The simple case works as expected:
from multiprocessing import Pool
def evaluate:
do_something()
pool = Pool(processes=N)
for task in tasks:
pool.apply_async(evaluate, (data,))
N processes are spawned, and they continually work through the tasks that I pass into apply_async. Now, I have another case where I have many different very complex objects which each need to do computationally heavy activity. I initially let each object create its own multiprocessing.Pool on demand at the time it was completing work, but I eventually ran into OSError for having too many files open, even though I would have assumed that the pools would get garbage collected after use.

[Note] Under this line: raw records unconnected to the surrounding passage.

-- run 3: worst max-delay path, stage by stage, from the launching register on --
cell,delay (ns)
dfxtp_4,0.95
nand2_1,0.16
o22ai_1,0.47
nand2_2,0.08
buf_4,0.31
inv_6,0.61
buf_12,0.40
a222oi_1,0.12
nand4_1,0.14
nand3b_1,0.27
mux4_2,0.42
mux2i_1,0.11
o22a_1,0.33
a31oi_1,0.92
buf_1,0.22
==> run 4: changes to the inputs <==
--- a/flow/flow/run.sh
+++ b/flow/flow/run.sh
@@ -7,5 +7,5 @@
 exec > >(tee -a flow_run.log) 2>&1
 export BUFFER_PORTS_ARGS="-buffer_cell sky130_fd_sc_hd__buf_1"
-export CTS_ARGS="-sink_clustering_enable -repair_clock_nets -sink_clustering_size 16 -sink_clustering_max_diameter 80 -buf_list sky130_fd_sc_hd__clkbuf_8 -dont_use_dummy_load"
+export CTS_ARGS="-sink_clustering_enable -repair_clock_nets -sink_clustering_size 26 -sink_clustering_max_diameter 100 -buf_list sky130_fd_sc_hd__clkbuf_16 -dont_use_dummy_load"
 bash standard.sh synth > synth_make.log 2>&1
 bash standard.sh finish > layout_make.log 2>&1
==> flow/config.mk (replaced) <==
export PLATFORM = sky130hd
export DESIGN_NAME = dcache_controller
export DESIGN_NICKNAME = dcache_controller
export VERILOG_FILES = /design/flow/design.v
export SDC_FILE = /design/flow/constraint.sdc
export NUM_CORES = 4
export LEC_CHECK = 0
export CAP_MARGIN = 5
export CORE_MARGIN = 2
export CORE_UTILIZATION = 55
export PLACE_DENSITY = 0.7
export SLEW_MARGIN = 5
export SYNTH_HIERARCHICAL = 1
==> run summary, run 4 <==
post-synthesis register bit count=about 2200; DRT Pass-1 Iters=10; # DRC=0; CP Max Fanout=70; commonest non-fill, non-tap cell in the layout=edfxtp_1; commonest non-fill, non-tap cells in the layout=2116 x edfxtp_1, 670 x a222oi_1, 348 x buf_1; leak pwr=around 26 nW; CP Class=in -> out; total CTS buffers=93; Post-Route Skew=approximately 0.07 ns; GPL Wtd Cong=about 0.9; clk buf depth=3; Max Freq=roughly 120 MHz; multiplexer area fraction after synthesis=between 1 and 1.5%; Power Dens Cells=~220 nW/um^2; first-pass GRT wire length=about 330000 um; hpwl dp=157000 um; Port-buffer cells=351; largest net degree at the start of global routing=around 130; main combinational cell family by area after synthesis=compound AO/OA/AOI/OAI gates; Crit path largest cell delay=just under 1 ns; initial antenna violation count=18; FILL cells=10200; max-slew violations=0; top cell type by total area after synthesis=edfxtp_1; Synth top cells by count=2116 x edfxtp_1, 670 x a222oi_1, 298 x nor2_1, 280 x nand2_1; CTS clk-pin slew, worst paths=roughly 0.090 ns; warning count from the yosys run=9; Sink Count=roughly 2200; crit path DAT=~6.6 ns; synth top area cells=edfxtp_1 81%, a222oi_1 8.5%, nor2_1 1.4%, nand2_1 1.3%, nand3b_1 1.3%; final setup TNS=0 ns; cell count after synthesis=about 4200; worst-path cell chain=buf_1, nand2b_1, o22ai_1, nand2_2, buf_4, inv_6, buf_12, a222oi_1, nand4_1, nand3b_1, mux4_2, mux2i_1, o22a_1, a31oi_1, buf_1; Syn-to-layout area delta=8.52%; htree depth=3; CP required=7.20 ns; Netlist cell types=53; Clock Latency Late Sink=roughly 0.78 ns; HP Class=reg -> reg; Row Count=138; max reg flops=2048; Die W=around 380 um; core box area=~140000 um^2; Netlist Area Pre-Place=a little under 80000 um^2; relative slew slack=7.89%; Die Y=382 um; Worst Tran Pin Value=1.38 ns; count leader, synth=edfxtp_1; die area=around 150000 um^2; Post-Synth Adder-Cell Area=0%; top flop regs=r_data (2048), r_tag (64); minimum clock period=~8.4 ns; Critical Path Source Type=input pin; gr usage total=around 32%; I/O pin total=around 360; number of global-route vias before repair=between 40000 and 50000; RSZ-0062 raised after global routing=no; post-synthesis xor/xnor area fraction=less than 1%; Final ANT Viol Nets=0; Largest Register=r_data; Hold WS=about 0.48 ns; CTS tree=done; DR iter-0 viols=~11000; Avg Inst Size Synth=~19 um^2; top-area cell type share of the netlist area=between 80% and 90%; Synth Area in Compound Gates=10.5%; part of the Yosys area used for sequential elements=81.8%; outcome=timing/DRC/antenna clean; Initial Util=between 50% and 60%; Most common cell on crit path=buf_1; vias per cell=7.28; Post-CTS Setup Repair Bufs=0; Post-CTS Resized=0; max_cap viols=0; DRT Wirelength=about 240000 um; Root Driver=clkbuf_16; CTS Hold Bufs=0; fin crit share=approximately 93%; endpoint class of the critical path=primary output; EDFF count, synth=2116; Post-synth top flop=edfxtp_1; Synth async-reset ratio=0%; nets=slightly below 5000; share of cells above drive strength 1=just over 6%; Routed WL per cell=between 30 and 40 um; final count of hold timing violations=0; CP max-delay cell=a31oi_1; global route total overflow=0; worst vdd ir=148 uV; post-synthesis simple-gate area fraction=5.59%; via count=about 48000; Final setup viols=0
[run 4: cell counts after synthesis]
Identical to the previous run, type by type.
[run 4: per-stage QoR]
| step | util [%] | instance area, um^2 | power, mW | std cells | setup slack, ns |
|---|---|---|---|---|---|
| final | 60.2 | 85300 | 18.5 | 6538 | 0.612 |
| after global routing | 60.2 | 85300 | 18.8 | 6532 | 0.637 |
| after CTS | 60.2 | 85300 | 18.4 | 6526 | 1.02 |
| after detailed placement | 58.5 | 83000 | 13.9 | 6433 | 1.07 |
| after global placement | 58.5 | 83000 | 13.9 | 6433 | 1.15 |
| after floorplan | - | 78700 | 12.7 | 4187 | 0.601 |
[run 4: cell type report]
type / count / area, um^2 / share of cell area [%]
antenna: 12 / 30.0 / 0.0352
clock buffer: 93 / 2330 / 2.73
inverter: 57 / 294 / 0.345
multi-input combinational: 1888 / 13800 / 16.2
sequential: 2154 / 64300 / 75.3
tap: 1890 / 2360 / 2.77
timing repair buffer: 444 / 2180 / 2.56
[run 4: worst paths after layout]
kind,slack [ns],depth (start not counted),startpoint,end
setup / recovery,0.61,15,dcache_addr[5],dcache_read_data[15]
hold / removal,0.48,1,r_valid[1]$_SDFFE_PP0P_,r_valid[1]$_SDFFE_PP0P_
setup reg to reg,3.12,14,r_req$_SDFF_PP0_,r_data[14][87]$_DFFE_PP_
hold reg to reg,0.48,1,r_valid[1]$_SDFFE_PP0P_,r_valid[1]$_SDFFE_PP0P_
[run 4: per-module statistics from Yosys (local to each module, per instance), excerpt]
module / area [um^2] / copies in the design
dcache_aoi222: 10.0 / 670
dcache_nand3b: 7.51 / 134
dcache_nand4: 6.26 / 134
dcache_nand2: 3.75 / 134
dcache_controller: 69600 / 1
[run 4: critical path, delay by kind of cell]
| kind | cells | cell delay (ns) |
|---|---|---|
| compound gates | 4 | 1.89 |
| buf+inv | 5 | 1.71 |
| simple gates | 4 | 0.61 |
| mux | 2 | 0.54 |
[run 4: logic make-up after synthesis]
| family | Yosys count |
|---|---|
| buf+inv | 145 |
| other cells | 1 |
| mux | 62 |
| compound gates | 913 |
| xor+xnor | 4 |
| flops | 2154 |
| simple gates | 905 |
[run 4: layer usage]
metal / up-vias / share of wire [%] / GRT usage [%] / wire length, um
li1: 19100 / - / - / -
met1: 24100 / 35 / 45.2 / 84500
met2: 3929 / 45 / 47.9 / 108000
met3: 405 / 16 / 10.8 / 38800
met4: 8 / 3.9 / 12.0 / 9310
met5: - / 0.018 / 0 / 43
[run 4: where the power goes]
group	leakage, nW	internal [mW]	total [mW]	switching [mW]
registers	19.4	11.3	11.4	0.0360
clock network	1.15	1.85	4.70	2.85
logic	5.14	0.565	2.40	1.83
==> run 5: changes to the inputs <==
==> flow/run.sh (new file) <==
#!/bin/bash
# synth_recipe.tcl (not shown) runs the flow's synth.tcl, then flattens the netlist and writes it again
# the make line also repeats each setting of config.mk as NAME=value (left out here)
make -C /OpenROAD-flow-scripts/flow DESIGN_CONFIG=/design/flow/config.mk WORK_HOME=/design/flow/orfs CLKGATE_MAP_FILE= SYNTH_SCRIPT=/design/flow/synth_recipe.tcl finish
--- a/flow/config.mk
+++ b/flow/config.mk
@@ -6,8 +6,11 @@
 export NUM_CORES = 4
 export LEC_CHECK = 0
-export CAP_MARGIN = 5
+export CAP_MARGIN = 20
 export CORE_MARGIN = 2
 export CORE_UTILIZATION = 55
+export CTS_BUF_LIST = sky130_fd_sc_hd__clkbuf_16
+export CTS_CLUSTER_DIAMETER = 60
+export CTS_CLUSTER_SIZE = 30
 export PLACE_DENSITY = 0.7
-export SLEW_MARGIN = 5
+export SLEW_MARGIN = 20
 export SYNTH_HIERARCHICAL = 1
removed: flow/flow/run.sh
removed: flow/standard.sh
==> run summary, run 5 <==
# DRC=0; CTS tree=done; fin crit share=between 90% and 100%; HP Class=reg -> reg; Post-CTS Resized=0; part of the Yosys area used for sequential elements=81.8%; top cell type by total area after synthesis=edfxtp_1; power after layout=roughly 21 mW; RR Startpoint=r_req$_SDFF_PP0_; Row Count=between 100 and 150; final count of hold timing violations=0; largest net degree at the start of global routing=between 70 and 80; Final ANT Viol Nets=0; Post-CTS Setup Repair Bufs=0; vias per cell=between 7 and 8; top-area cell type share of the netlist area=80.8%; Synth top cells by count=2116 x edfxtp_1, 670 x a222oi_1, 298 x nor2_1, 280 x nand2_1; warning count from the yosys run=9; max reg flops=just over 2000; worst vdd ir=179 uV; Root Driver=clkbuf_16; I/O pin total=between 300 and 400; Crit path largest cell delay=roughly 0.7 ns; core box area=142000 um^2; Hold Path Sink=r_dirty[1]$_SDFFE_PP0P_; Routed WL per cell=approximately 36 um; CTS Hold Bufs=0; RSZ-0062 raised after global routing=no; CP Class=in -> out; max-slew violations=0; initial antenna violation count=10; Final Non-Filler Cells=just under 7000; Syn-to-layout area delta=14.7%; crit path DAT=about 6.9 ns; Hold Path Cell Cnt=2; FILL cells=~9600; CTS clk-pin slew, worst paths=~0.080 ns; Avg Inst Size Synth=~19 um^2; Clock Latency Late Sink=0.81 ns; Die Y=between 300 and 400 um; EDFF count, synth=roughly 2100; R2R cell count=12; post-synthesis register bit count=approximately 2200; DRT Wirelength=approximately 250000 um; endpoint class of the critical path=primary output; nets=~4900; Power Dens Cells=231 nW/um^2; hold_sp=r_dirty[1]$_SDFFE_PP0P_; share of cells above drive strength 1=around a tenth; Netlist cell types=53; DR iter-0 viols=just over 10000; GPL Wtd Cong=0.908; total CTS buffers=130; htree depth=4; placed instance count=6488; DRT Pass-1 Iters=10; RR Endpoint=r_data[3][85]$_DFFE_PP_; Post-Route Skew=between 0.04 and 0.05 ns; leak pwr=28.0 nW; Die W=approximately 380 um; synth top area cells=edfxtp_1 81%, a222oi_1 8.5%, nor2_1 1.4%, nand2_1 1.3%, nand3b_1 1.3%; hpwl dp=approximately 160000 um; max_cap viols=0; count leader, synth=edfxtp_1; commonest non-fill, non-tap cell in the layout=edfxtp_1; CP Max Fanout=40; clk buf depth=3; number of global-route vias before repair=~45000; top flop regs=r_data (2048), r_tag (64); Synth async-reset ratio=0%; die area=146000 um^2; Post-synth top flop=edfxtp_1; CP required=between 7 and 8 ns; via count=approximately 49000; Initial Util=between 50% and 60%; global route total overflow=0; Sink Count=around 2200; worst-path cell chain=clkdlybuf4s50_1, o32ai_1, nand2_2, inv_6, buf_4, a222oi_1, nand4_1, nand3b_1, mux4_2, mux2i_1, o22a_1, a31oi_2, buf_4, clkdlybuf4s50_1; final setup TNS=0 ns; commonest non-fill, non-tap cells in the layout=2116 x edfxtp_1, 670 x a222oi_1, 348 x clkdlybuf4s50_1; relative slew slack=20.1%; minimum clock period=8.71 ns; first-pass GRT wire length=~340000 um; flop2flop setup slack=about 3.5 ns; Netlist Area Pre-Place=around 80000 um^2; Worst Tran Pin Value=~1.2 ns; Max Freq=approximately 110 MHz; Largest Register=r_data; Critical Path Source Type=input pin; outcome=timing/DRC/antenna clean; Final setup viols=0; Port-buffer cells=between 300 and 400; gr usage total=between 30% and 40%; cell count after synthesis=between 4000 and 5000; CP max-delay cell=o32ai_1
From an optimization exercise on the open Yosys and OpenROAD flow, aimed at small area; shortcuts taken in it are not production practice.
Only simulation tests tie the RTL to the original design; equivalence was not proved.
No activity file was given, so power comes from the tool's default toggle rates.

[flow/flow/run.sh]
#!/bin/bash
# Standard ORFS layout, with the smallest buffer on each port and small
# clock buffers without dummy loads in CTS.
set -euo pipefail
export BUFFER_PORTS_ARGS="-buffer_cell sky130_fd_sc_hd__buf_1"
export CTS_ARGS="-sink_clustering_enable -repair_clock_nets -dont_use_dummy_load -buf_list {sky130_fd_sc_hd__clkbuf_2 sky130_fd_sc_hd__clkbuf_4}"
bash standard.sh > standard.log 2>&1
[flow/standard.sh]
#!/bin/bash
# synth_recipe.tcl (not shown) runs the flow's synth.tcl, then flattens the netlist and writes it again
# the make line also repeats each setting of config.mk as NAME=value (left out here)
make -C /OpenROAD-flow-scripts/flow DESIGN_CONFIG=/design/flow/config.mk WORK_HOME=/design/flow/orfs CLKGATE_MAP_FILE= SYNTH_SCRIPT=/design/flow/synth_recipe.tcl "${@:-finish}"
[flow/config.mk]
export PLATFORM = sky130hd
export DESIGN_NAME = pattern_encoder
export DESIGN_NICKNAME = pattern_encoder
export VERILOG_FILES = /design/flow/design.v
export SDC_FILE = /design/flow/constraint.sdc
export NUM_CORES = 4
export LEC_CHECK = 0
export CAP_MARGIN = 20
export CORE_MARGIN = 2
export CORE_UTILIZATION = 60
export SLEW_MARGIN = 20
[flow/constraint.sdc]
create_clock -name core_clock -period 10.0 [get_ports {clk}]
set_input_delay 2.0000 -clock core_clock [delete_from_list [all_inputs] [get_ports {clk}]]
set_output_delay 2.0000 -clock core_clock [all_outputs]
set_load 0.01 [all_outputs]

At any rate, I decided it would be preferable anyway for each of these complex objects to share the same Pool for computations:
from multiprocessing import Pool
def evaluate:
do_something()
pool = Pool(processes=N)
class ComplexClass:
def work:
for task in tasks:
self.pool.apply_async(evaluate, (data,))
objects = [ComplexClass() for i in range(50)]
for complex in objects:
complex.pool = pool
while True:
for complex in objects:
complex.work()
Now, when I run this on one of my computers (OS X, Python=3.4), it works just as expected. N processes are spawned, and each complex object distributes their tasks among each of them. However, when I ran it on another machine (Google Cloud instance running Ubuntu, Python=3.5), it spawns an enormous number of processes (>> N) and the entire program grinds to a halt due to contention.
If I check the pool for more information:
import random
random_object = random.sample(objects, 1)

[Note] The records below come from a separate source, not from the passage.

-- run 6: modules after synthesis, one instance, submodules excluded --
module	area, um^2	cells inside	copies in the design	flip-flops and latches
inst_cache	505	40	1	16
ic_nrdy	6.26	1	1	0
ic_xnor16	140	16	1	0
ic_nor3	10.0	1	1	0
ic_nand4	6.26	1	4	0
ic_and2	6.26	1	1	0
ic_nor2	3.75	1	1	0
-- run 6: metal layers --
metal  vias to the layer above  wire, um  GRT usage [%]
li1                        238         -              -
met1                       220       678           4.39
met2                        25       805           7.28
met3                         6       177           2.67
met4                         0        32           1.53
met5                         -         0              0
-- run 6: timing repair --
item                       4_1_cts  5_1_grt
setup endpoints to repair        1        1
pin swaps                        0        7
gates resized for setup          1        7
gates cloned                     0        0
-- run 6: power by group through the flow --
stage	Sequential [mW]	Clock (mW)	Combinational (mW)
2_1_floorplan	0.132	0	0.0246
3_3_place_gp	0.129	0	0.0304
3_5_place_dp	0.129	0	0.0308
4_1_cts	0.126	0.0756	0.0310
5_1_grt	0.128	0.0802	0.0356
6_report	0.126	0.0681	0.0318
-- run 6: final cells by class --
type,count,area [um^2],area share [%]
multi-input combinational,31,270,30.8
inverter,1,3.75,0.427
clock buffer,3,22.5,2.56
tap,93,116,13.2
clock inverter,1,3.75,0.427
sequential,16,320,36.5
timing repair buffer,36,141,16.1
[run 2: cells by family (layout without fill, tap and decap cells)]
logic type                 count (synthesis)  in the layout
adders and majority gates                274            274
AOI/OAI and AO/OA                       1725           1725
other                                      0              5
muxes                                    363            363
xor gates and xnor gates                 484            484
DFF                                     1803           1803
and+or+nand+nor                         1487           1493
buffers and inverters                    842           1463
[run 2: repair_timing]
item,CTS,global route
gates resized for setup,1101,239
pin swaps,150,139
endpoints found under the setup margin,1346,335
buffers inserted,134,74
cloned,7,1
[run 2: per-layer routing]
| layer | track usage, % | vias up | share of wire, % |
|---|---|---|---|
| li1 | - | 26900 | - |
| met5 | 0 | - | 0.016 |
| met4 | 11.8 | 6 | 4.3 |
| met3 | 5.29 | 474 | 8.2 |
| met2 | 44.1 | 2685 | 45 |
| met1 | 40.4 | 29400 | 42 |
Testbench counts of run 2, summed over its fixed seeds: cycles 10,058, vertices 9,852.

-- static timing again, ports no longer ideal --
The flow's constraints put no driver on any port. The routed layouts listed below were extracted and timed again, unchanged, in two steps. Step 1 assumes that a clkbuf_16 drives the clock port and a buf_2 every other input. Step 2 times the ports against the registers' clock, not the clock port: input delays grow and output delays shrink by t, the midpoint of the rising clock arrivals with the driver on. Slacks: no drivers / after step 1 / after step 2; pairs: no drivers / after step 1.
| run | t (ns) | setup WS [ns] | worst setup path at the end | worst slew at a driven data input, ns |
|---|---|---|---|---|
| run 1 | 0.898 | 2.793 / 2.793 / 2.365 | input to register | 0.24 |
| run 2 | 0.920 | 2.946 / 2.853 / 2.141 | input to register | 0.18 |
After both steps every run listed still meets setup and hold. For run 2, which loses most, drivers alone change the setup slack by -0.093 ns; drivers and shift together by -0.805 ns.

print (random_object.pool.processes)
>>> N
Everything looks correct. But it's clearly not. Any ideas what may be going on?
UPDATE
I added some additional logging. I set the pool size to 1 for simplicity. Within the pool, as a task is being completed, I print the current_process() from the multiprocessing module, as well as the pid of the task using os.getpid(). It results in something like this:
<ForkProcess(ForkPoolWorker-1, started daemon)>, PID: 5122
<ForkProcess(ForkPoolWorker-1, started daemon)>, PID: 5122
<ForkProcess(ForkPoolWorker-1, started daemon)>, PID: 5122
<ForkProcess(ForkPoolWorker-1, started daemon)>, PID: 5122
...
Again, looking at actually activity using htop, I'm seeing many processes (one per object sharing the multiprocessing pool) all consuming CPU cycles as this is happening, resulting in so much OS contention that progress is very slow. 5122 appears to be the parent process.
If you implement an infinite loop, then it will run like an infinite loop. Your example (which does not work at all due to other reasons) ...
while True:
for complex in objects:
complex.work()
Even though your code above shows only some snippets, you cannot expect the same results on Windows / MacOS on the one hand and Linux on the other. The former spawn processes, the latter fork them. If you use global variables which can have state, you will run into troubles when developing on one environment and running on the other.
Make sure, not to use global statefull variables in your processes. Just pass them explicitly or get rid of them in another way.
Write a program with the minimal requirement to have a __main__
. Especially, when you use Multiprocessing you need this. Instantiate your Pool in that namespace.